Table 1 Trials for selection of mobile phase

Mobile phase composition	Observation	Inference
Water: Methanol	Interference of methanol	Use of ACN required
Water: ACN	Less precision in retention time. Peak tailing	Use of buffer required
ACN: ammonium acetate	Broad peak	Use of ammonium formate required
ACN: ammonium formate	sharp peak. Peak area improved	Satisfactory

2.7 Analytical method development using Quality by Design approach:

Quality by design methodology was implemented into the experimental work.

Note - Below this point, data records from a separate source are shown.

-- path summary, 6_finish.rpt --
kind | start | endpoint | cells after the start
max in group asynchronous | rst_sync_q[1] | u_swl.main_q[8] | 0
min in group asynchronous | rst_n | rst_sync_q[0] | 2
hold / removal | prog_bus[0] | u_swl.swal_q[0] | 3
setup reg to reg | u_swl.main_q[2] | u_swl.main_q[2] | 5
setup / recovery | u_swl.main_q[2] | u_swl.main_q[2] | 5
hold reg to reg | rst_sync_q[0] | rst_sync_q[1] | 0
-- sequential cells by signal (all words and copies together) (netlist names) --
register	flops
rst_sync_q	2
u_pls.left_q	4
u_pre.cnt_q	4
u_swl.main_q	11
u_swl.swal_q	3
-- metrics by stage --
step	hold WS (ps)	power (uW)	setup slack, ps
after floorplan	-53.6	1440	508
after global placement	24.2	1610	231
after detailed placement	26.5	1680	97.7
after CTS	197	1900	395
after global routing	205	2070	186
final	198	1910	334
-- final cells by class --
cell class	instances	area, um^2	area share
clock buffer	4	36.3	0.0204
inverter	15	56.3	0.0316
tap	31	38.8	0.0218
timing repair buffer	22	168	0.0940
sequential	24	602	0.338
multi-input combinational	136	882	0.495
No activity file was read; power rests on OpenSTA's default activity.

a) Method design based on risk assessment – A Box-Behnken design with response surface methodology was executed out for optimization of the chromatographic conditions¹⁴. Buffer pH (A), % Acetonitrile (B) and flow rate (C) were selected as Critical Method Parameters for attaining the desired analytical target profile. The influence and interactions between critical method parameters were studied using a Design of Experiments (DOE) approach. A 3 factor 3 level Box Behnken Design constructed 13 experimental trials. The factors such as retention time, theoretical plates and symmetry factor were found to be critical, hence considered as critical quality attributes⁶. Statistical analysis was performed using the Design Expert 12 software.

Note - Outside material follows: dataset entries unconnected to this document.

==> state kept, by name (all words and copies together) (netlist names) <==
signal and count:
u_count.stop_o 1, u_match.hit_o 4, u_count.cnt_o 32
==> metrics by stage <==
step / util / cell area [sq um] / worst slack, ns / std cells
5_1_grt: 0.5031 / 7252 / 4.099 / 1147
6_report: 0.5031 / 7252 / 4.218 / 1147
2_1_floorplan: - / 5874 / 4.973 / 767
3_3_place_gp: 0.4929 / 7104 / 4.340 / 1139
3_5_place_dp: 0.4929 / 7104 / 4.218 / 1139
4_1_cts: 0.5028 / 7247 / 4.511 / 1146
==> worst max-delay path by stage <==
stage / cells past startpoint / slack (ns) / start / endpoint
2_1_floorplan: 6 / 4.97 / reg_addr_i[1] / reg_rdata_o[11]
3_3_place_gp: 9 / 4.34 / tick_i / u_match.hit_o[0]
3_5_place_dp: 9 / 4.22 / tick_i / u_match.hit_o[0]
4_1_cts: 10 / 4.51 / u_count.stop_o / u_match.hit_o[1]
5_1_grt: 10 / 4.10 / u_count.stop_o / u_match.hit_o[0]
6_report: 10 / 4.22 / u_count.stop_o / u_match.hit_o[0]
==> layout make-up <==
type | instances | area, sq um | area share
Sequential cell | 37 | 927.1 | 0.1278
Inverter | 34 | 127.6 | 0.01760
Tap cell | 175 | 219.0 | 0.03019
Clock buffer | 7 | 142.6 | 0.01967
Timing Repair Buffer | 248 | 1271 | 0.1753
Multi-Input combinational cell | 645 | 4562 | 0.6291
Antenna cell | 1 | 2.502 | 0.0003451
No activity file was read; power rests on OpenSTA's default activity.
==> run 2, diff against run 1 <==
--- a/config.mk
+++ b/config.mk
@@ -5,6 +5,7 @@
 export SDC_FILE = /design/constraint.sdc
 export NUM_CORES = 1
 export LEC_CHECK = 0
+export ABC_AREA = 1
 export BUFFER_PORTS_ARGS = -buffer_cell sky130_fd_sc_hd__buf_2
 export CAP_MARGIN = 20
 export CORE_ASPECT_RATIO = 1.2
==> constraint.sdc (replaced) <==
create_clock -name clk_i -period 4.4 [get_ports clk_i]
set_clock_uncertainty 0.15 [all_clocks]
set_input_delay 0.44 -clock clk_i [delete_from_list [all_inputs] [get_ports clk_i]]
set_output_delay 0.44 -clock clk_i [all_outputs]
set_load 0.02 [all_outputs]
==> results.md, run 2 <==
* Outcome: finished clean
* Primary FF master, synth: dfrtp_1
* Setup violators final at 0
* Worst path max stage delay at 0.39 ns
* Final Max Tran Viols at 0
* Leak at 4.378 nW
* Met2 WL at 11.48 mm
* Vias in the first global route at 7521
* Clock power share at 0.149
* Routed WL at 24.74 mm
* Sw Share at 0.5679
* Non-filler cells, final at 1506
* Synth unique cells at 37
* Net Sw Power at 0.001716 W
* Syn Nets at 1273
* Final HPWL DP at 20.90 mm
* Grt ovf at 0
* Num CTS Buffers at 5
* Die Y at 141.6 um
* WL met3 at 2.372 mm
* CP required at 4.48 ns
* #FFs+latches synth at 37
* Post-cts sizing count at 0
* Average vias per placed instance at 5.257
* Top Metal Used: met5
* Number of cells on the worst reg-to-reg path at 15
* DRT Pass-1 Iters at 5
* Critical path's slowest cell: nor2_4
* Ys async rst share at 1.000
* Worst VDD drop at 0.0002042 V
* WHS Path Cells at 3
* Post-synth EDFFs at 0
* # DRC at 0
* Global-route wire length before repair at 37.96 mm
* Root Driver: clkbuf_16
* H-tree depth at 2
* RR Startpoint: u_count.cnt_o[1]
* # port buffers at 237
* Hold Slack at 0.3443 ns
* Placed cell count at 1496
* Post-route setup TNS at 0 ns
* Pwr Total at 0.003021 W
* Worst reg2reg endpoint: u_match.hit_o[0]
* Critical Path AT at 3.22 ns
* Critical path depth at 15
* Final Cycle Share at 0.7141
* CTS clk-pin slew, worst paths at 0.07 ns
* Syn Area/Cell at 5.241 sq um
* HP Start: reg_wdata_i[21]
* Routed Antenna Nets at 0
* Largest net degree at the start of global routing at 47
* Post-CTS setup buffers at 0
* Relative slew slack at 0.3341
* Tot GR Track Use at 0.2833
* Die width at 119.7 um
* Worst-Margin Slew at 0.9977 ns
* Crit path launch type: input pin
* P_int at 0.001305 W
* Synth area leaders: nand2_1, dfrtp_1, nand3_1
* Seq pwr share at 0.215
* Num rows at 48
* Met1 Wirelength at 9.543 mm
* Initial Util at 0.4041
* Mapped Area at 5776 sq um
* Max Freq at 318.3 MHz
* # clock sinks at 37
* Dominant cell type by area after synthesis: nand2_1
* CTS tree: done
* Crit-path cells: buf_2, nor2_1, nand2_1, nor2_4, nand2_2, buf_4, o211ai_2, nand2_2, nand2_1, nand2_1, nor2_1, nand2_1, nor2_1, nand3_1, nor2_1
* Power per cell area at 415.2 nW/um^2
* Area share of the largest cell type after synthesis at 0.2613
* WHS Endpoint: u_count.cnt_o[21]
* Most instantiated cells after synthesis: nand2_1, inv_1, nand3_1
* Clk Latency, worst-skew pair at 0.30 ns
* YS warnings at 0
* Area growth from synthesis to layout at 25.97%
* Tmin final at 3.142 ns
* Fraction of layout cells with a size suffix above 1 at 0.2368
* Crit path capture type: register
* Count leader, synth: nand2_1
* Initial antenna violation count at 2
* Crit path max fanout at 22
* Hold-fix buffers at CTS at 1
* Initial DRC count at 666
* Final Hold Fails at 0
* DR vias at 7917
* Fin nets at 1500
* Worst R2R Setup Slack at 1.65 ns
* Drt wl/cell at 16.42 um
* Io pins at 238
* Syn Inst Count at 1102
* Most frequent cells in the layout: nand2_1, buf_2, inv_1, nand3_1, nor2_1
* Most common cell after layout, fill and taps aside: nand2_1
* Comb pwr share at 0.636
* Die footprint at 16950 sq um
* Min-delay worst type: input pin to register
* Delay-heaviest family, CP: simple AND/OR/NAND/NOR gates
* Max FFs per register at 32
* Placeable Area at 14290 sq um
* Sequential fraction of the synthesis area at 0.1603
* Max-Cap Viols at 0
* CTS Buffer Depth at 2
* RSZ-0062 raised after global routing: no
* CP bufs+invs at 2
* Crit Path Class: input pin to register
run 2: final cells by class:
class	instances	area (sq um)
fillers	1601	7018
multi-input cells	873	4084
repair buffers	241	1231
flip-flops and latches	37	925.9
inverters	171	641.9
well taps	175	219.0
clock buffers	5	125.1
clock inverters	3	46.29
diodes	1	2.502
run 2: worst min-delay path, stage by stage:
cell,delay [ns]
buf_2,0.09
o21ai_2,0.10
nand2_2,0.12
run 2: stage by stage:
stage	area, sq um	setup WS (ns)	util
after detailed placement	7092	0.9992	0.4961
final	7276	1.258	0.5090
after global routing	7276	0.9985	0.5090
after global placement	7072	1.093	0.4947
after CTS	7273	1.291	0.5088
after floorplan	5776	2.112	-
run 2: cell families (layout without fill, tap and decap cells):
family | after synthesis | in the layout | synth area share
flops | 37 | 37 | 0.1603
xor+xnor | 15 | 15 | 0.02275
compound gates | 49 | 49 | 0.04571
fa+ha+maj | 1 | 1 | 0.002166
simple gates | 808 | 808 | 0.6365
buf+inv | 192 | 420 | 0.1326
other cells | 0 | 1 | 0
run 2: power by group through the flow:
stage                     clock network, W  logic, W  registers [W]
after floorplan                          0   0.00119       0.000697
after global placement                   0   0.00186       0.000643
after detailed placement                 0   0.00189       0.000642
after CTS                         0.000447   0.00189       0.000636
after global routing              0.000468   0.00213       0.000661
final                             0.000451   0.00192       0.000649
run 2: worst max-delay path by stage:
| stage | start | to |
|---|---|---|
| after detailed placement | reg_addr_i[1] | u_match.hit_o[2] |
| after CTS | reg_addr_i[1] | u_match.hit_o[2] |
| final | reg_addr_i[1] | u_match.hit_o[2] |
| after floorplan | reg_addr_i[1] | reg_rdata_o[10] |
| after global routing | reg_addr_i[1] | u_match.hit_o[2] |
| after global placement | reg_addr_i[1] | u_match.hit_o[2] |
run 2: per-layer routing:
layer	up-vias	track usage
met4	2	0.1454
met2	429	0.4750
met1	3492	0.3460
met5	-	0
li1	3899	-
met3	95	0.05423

Table 2 Box Behnken experimental design

Critical method Parameters (CMP)	Levels Used
Critical method Parameters (CMP)	Low (-)	Center (0)	High (+)
Buffer pH	4.5	5	5.5
%ACN	35	40	45
Flow rate	0.5	1	1.5

2.8.1. Validation of optimized analytical method:

The method was validated⁹ for system suitability, linearity, precision, accuracy, specificity, limit of detection (LOD), limit of quantification (LOQ) and robustness to confirm the suitability of the method for its intended purpose.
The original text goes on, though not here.